- **Work required**
Retype, word for word, every line from the one holding "export DESIGN_NICKNAME = d" through the one holding "create_clock -name clk" in the entries below, both included, and only those lines.

- **Source information**
——

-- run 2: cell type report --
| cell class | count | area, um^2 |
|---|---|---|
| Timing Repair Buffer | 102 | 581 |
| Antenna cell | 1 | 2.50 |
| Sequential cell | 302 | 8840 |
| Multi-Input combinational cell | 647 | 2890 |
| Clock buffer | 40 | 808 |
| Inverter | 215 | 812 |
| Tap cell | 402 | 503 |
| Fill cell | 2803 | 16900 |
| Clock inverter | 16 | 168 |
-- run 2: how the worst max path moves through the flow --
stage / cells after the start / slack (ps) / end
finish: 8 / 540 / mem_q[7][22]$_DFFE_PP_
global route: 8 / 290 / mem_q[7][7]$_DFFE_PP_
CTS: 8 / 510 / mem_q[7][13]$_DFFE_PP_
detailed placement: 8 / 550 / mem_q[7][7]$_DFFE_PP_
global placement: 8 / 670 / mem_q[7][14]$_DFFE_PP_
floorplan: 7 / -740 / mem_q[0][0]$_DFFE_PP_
File: src/rtl/seq_detector_param.sv
// Runtime-programmable serial pattern detector with a qualifier, overlap/non-overlap
// modes and a saturating match counter. Reset defaults give an overlapping 1011 detector.
module seq_detector_param #(
    parameter int          MAX_LEN     = 8,
    parameter int          CNT_W       = 8,
    parameter logic [31:0] DEF_PATTERN = 32'b1011,
    parameter int          DEF_LEN     = 4,
    parameter bit          DEF_OVERLAP = 1'b1,
    localparam int         LEN_W       = $clog2(MAX_LEN + 1)
) (
    input  logic               clk,
    input  logic               reset,
    input  logic               seq_valid,
    input  logic               seq_in,
    input  logic               cfg_load,
    input  logic [MAX_LEN-1:0] cfg_pattern,
    input  logic [LEN_W-1:0]   cfg_len,
    input  logic               cfg_overlap,
    input  logic               count_clr,
    output logic               detect_out,
    output logic [CNT_W-1:0]   match_count
);

    logic [MAX_LEN-1:0] pat_q, pat_d;
    logic [MAX_LEN-1:0] hist_q, hist_d;
    logic [LEN_W-1:0]   len_q, len_d;
    logic [LEN_W-1:0]   fill_q, fill_d;
    logic               ovl_q, ovl_d;
    logic               fresh_q, fresh_d;
    logic               detect_q, detect_d;
    logic [CNT_W-1:0]   cnt_q, cnt_d;

    logic accept;
    logic pat_eq;
    logic match;

    // A load strobe owns the edge: any bit offered alongside it is dropped.
    assign accept = seq_valid && !cfg_load;

    // Only the newest len_q history bits take part in the comparison.
    always_comb begin
        pat_eq = 1'b1;
        for (int i = 0; i < MAX_LEN; i++) begin
            if ((i < int'(len_q)) && (hist_q[i] != pat_q[i])) begin
                pat_eq = 1'b0;
            end
        end
        match = fresh_q && (fill_q == len_q) && pat_eq;
    end

    // NOTE: every next-state signal gets a default first so no path can infer a latch.
    always_comb begin
        pat_d    = pat_q;
        len_d    = len_q;
        ovl_d    = ovl_q;
        hist_d   = hist_q;
        fill_d   = fill_q;
        fresh_d  = accept;
        detect_d = match;
        cnt_d    = cnt_q;

        if (accept) begin
            hist_d = {hist_q[MAX_LEN-2:0], seq_in};
        end

        if (cfg_load) begin
            pat_d  = cfg_pattern;
            ovl_d  = cfg_overlap;
            len_d  = ((cfg_len == '0) || (cfg_len > LEN_W'(MAX_LEN))) ? LEN_W'(MAX_LEN) : cfg_len;
            fill_d = '0;
        end else if (match && !ovl_q) begin
            // Non-overlap: the next match may only use bits after the matched one.
            fill_d = accept ? LEN_W'(1) : '0;
        end else if (accept && (fill_q < len_q)) begin
            fill_d = fill_q + LEN_W'(1);
        end

        if (count_clr) begin
            cnt_d = '0;
        end else if (match && (cnt_q != '1)) begin
            cnt_d = cnt_q + CNT_W'(1);
        end
    end

    // NOTE: sequential state uses non-blocking assignments so all registers update together.
    always_ff @(posedge clk or posedge reset) begin
        if (reset) begin
            pat_q    <= DEF_PATTERN[MAX_LEN-1:0];
            len_q    <= LEN_W'(DEF_LEN);
            ovl_q    <= DEF_OVERLAP;
            hist_q   <= '0;
            fill_q   <= '0;
            fresh_q  <= 1'b0;
            detect_q <= 1'b0;
            cnt_q    <= '0;
        end else begin
            pat_q    <= pat_d;
            len_q    <= len_d;
            ovl_q    <= ovl_d;
            hist_q   <= hist_d;
            fill_q   <= fill_d;
            fresh_q  <= fresh_d;
            detect_q <= detect_d;
            cnt_q    <= cnt_d;
        end
    end

    assign detect_out  = detect_q;
    assign match_count = cnt_q;

endmodule

File: config.mk
export PLATFORM = sky130hd
export DESIGN_NAME = seq_detector_param
export DESIGN_NICKNAME = d
export VERILOG_FILES = /design/src/rtl/seq_detector_param.sv
export SDC_FILE = /design/constraint.sdc
export NUM_CORES = 1
export LEC_CHECK = 0
export ABC_AREA = 1
export BUFFER_PORTS_ARGS = -buffer_cell sky130_fd_sc_hd__buf_2
export CORE_AREA = 5 5 84 67
export CTS_BUF_LIST = sky130_fd_sc_hd__clkbuf_8 sky130_fd_sc_hd__clkbuf_16
export DETAILED_ROUTE_END_ITERATION = 12
export DIE_AREA = 0 0 89 72
export GPL_TIMING_DRIVEN = 0
export PLACE_DENSITY = 0.64
export REMOVE_ABC_BUFFERS = 1
export SYNTH_ARGS = -nofsm -noshare
export SYNTH_HDL_FRONTEND = slang
export SYNTH_SLANG_ARGS = --single-unit
File: constraint.sdc
create_clock -name clk -period 2.05 [get_ports clk]
set_clock_uncertainty 0.15 [all_clocks]
set_input_delay 0.615 -clock clk [delete_from_list [all_inputs] [get_ports clk]]
set_output_delay 0.615 -clock clk [all_outputs]
set_load 0.02 [all_outputs]
==> key figures, run 1 <==
Detailed routing
  – Final WL: 3780 um
  – First-pass iteration count of the detailed router: 4
  – Detail Route Antenna Nets: 0
  – DRC: 0
  – DR WL/cell: 11.8 um
  – Vias per inst: 4.66
  – Initial DRC Count: 59
  – Vias: 1497

Pwr
  – Pwr dens: 725 nW/um2
  – Worst vdd ir: 0.377 mV
  – LEAKAGE: 1.17 nW

Timing
  – Final setup fails: 0
  – FMAX: 515 MHz
  – RSZ-0062 raised after global routing: no
  – Final period utilization: 0.948
  – Endpoints failing hold: 0
  – Fin crit period: 1.94 ns
  – Max-slew headroom: 0.581
  – Least-Margin Pin Slew: 0.627 ns
  – Final hold slack: 0.248 ns
  – Final Max Tran Viols: 0
  – TNS Setup: 0 ns

Yosys
  – Sequential fraction of the synthesis area: 0.476
  – Synth Area in Compound Gates: 0.0783
  – Largest family of logic cells by synthesized area: simple AND/OR/NAND/NOR gates
  – Synth top area cells: dfrtp_1 (41%), nand2_1 (15%), dfstp_2 (7.1%)
  – Asr flop ratio synth: 1.00
  – Post-synth top flop: dfrtp_1
  – Post-Synth Simple-Gate Area: 0.291
  – Mux cell area share after synthesis: 0
  – XOR/XNOR Fraction of Synth Area: 0.0378
  – Synth Register Bits: 35
  – Avg Cell Area, Syn: 8.13 um2
  – Post-Syn Instances: 228
  – Yosys warns: 0
  – Adder-Cell Fraction of Synth Area: 0.0405
  – Area leader, netlist: dfrtp_1
  – Top cell type's share of synthesized area: 0.405
  – Yosys cell types: 31
  – Post-synth EDFFs: 0
  – Mapped cell area: 1850 um2

Worst setup path
  – Cells on worst reg2reg path: 10
  – Crit end category: flip-flop
  – Critical Path Start Type: flip-flop
  – CP Data Arrival Time: 1.97 ns
  – Worst EP required: 2.07 ns
  – CP Max Fanout: 5
  – Reg2reg start: len_q[2]
  – Critical path type: flip-flop to flip-flop
  – Reg-to-reg setup timing slack: 0.11 ns
  – R2r endpoint: match_count[1]

Clock tree
  – Hold_buf cts: 0
  – TritonCTS clock tree: yes
  – TritonCTS buffer count: 5
  – CTS Buffer Depth: 2
  – H-tree levels: 2
  – Sink Count: 35
  – Clk root buf: clkbuf_8
  – Worst-Skew Late Latency: 0.29 ns
  – CTS clk-pin slew, worst paths: 0.07 ns

Placed design
  – DP Wirelength: 2740 um
  – Port bufs: 27
  – Routability Congestion: 0.801

Floorplanning
  – Initial core utilization: 0.394
  – Chip Height: 72 um
  – DIE WIDTH: 89 um
  – Core area: 4710 um2
  – Total die area: 6410 um2
  – I/O pins: 28
  – Cell Rows: 22

GRT
  – Initial antenna violation count: 0
  – Vias in the first global route: 1325
  – Overall global routing resource usage: 0.127
  – First-pass GRT wire length: 6240 um
  – Congestion Overflow GR: 0
  – Largest net degree at the start of global routing: 23

Cells and area
  – Final net count: 285
  – Ant diodes: 0
  – Synth-to-Final Area Change: 19.4%
  – Most common cell after layout, fill and taps aside: nand2_1
  – Final core occ: 0.470
  – Fraction of layout cells with a size suffix above 1: 0.226
  – Commonest non-fill, non-tap cells in the layout: nand2_1 (71), dfrtp_1 (30), buf_2 (27)

Outcome
  – Status: complete, no violations

Worst hold path
  – Worst hold path class: input pin to asynchronous set/reset pin

Job
  – Max_cap viols: 0
flip-flops by register name, indices dropped and copies added, names as in the netlist:
signal,count
pat_q,8
len_q,4
fill_q,4
detect_out,1
ovl_q,1
fresh_q,1
hist_q,8
match_count,8
Yosys cell counts, drive strengths merged, types with 2 or more instances:
library cell	number
nand3	19
nand2	76
clkbuf	3
dfstp	5
buf	2
nor2	14
nand4	5
nor3	3
o21ai	15
o22ai	3
xnor2	3
xor2	5
inv	28
dfrtp	30
ha	6
a21oi	5
how the worst max path moves through the flow:
stage | from | to | slack, ns | cells after the start
2_1_floorplan | len_q[2] | fill_q[0] | 0.25 | 11
3_3_place_gp | cfg_load | fill_q[3] | -0.15 | 9
3_5_place_dp | cfg_load | fill_q[3] | -0.20 | 9
4_1_cts | len_q[2] | fill_q[0] | 0.06 | 11
5_1_grt | len_q[2] | match_count[3] | 0.009 | 11
6_report | len_q[2] | match_count[1] | 0.11 | 10
worst max-delay path, stage by stage, from the launching register on:
cell	delay (ns)
dfstp_2	0.53
inv_2	0.06
ha_4	0.26
nand2_2	0.05
nor2_1	0.09
nand3_1	0.09
nor2_2	0.15
and2_4	0.23
nand2_8	0.08
nand3_1	0.07
o21ai_1	0.08
power by group:
group          total, mW  internal [mW]  switching [mW]
clock network      0.544          0.302           0.243
logic              0.255         0.0990           0.156
registers          0.805          0.758          0.0473
total               1.60           1.16           0.446
per-layer routing:
layer / vias up / wire length [um] / GRT usage
met4: 0 / 63 / 0.0496
met5: - / 0 / 0
li1: 794 / - / -
met3: 9 / 129 / 0.0306
met2: 22 / 1590 / 0.166
met1: 672 / 2000 / 0.197
per-stage QoR:
stage / cells / worst slack (ns) / power, mW / instance area (um2)
after floorplan: 223 / 0.249 / 0.983 / 1820
after global placement: 310 / -0.154 / 1.05 / 2030
after detailed placement: 311 / -0.195 / 1.07 / 2060
after CTS: 319 / 0.0649 / 1.62 / 2160
after global routing: 321 / 0.00870 / 1.71 / 2210
final: 321 / 0.107 / 1.60 / 2210
cell type report:
cell class / count / area (um2)
Timing Repair Buffer: 29 / 170
Fill cell: 466 / 2490
Clock inverter: 1 / 3.75
Multi-Input combinational cell: 161 / 877
Inverter: 28 / 108
Sequential cell: 35 / 882
Tap cell: 60 / 75.1
Clock buffer: 7 / 96.3
what timing repair did:
| action | 4_1_cts | 5_1_grt |
|---|---|---|
| setup endpoints to repair | 0 | 4 |
| buffers inserted | 0 | 1 |
| gates resized for setup | 0 | 6 |
logic make-up (layout without fill, tap and decap cells):
kind of cell | Yosys count | count (layout)
AO/OA/AOI/OAI | 26 | 26
XOR/XNOR | 8 | 8
adder cells (fa/ha/maj) | 6 | 6
buffers and inverters | 33 | 65
flip-flops | 35 | 35
AND/OR/NAND/NOR | 120 | 121
Power figures use the tool's default switching activity.
==> run 2: changes to the inputs <==
Settings changed: BUFFER_PORTS_ARGS -buffer_cell sky130_fd_sc_hd__buf_2 to unset, DONT_BUFFER_PORTS set to 1, PLACE_DENSITY 0.64 to 0.59.
==> run 2 against run 1 <==
  * Design area fell by 5.7%
  * Critical path depth rose by 1
  * Worst hold slack improved by 0.0052 ns
  * Register-to-register slack barely moved
  * Total power fell by 5.1%
  * Via count fell by 1.9%
  * Utilization fell by 2.7 points
  * Clock-buffer cell count fell by 2
  * Combinational power fell by 8.6%
==> key figures, run 2 (synthesis results as in run 1) <==
Floorplanning
  – Initial core utilization: 0.394 (unchanged)
  – Core area: 4710 um2 (unchanged)
  – I/O pins: 28 (unchanged)
  – DIE WIDTH: 89 um (unchanged)
  – Total die area: 6410 um2 (unchanged)
  – Chip Height: 72 um (unchanged)
  – Cell Rows: 22 (unchanged)

Cells and area
  – Synth-to-Final Area Change: 12.6%
  – Post-route cell area: 2090 um2 (-5.7%)
  – Most common cell after layout, fill and taps aside: nand2_1
  – Fillers: 483 (+3.6%)
  – Ant diodes: 0 (unchanged)
  – Final core occ: 0.443 (-0.0266)
  – Sequential cell area: 885 um2 (+0.28%)
  – Multi-input gate area: 875 um2 (-0.29%)
  – Fraction of layout cells with a size suffix above 1: 0.153 (-0.0735)
  – Final net count: 260 (-8.8%)
  – Commonest non-fill, non-tap cells in the layout: nand2_1 (71), dfrtp_1 (28), inv_1 (24)

Placed design
  – Routability Congestion: 0.843 (+5.2%)
  – DP Wirelength: 2820 um (+3.0%)
  – Port bufs: 0 (-100%)
  – Dpl cell area: 1940 um2 (-5.8%)

Detailed routing
  – First-pass iteration count of the detailed router: 4 (unchanged)
  – Met1 wire length: 2020 um (+1.4%)
  – Max Used Layer: met4
  – Final WL: 3850 um (+2.0%)
  – Initial DRC Count: 54 (-8.5%)
  – Vias per inst: 4.96 (+6.3%)
  – Routed met3 length: 199 um (+54%)
  – Vias: 1468 (-1.9%)
  – DR WL/cell: 13.0 um (+11%)
  – Met2 wire len: 1570 um (-1.1%)
  – DRC: 0 (unchanged)
  – Detail Route Antenna Nets: 0 (unchanged)

Timing
  – Final period utilization: 0.942 (-0.00587)
  – Final Max Tran Viols: 0 (unchanged)
  – Final setup fails: 0 (unchanged)
  – Fin crit period: 1.93 ns (-0.0120 ns)
  – Least-Margin Pin Slew: 0.428 ns (-0.199 ns)
  – FMAX: 518 MHz (+0.62%)
  – Endpoints failing hold: 0 (unchanged)
  – Max-slew headroom: 0.715 (+0.133)

Pwr
  – Comb pwr share: 0.153 (-0.006)
  – Sequential power share: 0.532 (+0.030)
  – LEAKAGE: 1.04 nW (-11%)
  – Pwr dens: 729 nW/um2 (+0.55%)
  – Int Power: 1.08 mW (-6.7%)
  – Worst vdd ir: 0.278 mV (-26%)
  – Switching part of the total: 0.289 (+0.0116)
  – Clock Power Share: 0.315 (-0.024)
  – Psw: 441 uW (-1.2%)

Clock tree
  – TritonCTS buffer count: 5 (unchanged)
  – CTS clk-pin slew, worst paths: 0.07 ns (about the same)
  – H-tree levels: 2 (unchanged)
  – Sink Count: 35 (unchanged)
  – TritonCTS clock tree: yes
  – CTS Buffer Depth: 2 (unchanged)
  – Clk root buf: clkbuf_8
  – Worst-Skew Late Latency: 0.28 ns (about the same)

GRT
  – Vias in the first global route: 1366 (+3.1%)
  – Initial antenna violation count: 0 (unchanged)
  – Congestion Overflow GR: 0 (unchanged)
  – Overall global routing resource usage: 0.133 (+0.00580)
  – First-pass GRT wire length: 6490 um (+4.1%)
  – Largest net degree at the start of global routing: 21 (-8.7%)

Job
  – Max_cap viols: 0 (unchanged)

Worst setup path
  – Critical Path Start Type: flip-flop
  – Worst EP required: 2.13 ns (+0.06 ns)
  – Crit end category: flip-flop
  – CP Data Arrival Time: 2.01 ns (+0.04 ns)
  – Critical path type: flip-flop to flip-flop
  – CP Max Fanout: 5 (unchanged)

Worst hold path
  – Worst hold path class: input pin to flip-flop

Outcome
  – Status: complete, no violations
==> run 2: cell types whose count changed in the layout (fill, tap and decap cells not counted), sizes merged <==
| cell | delta |
|---|---|
| clkinv | +1 |
| clkinvlp | +1 |
| clkbuf | -2 |
| dlygate4sd3 | +1 |
| buf | -26 |
==> run 2: path summary, 6_finish.rpt <==
check / slack, ns / cells after the start / from / endpoint
max: 0.12 / 11 / len_q[2] / match_count[6]
min: 0.25 / 1 / cfg_load / ovl_q
max reg2reg: 0.12 / 11 / len_q[2] / match_count[6]
min reg2reg: 0.33 / 2 / pat_q[0] / pat_q[0]
max in group asynchronous: 0.61 / 4 / reset / len_q[2]
min in group asynchronous: 0.53 / 2 / reset / match_count[4]
==> run 2: through the flow <==
stage	instances	worst slack (ns)	hold WS, ns	TNS [ns]	power [mW]
2_1_floorplan	223	0.249	0.299	0	0.983
3_3_place_gp	283	0.0499	0.313	0	1.03
3_5_place_dp	285	0.0670	0.283	0	1.05
4_1_cts	294	0.0488	0.238	0	1.54
5_1_grt	296	-0.0129	0.239	-0.0297	1.62
6_report	296	0.119	0.253	0	1.52
==> run 2: power groups by stage <==
stage               clock network, mW  registers [mW]  logic, mW
floorplan                           0           0.810      0.174
global placement                    0           0.820      0.211
detailed placement                  0           0.822      0.227
CTS                             0.497           0.809      0.229
global route                    0.529           0.817      0.278
finish                          0.480           0.809      0.233
==> run 2: area by class of cell <==
| class | count | share of cell area |
|---|---|---|
| Clock buffer | 5 | 0.0330 |
| Clock inverter | 3 | 0.00779 |
| Inverter | 28 | 0.0516 |
| Multi-Input combinational cell | 161 | 0.419 |
| Sequential cell | 35 | 0.424 |
| Tap cell | 60 | 0.0360 |
| Timing Repair Buffer | 4 | 0.0288 |
==> run 2: metal layers <==
metal	GRT usage	vias up
met5	0	-
li1	-	745
met2	0.172	25
met4	0.0545	0
met1	0.198	693
met3	0.0454	5
==> run 2: critical path, stage by stage, from the launching register on <==
cell and delay [ns]:
dfstp_2 0.52, inv_2 0.06, ha_4 0.26, nand2_2 0.06
nor2_1 0.09, nand3_1 0.08, nor2_2 0.14, and2_4 0.23
nand2_8 0.08, nand2_4 0.08, nand2_1 0.06, nand2_1 0.05
==> run 2: timing repair <==
item | 4_1_cts | 5_1_grt
endpoints found under the setup margin | 0 | 10
buffers inserted | 0 | 1
hold buffers | 1 | 0
endpoints found under the hold margin | 3 | 0
gates resized for setup | 0 | 8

——

- **Output for this task**
export DESIGN_NICKNAME = d
export VERILOG_FILES = /design/src/rtl/seq_detector_param.sv
export SDC_FILE = /design/constraint.sdc
export NUM_CORES = 1
export LEC_CHECK = 0
export ABC_AREA = 1
export BUFFER_PORTS_ARGS = -buffer_cell sky130_fd_sc_hd__buf_2
export CORE_AREA = 5 5 84 67
export CTS_BUF_LIST = sky130_fd_sc_hd__clkbuf_8 sky130_fd_sc_hd__clkbuf_16
export DETAILED_ROUTE_END_ITERATION = 12
export DIE_AREA = 0 0 89 72
export GPL_TIMING_DRIVEN = 0
export PLACE_DENSITY = 0.64
export REMOVE_ABC_BUFFERS = 1
export SYNTH_ARGS = -nofsm -noshare
export SYNTH_HDL_FRONTEND = slang
export SYNTH_SLANG_ARGS = --single-unit
File: constraint.sdc
create_clock -name clk -period 2.05 [get_ports clk]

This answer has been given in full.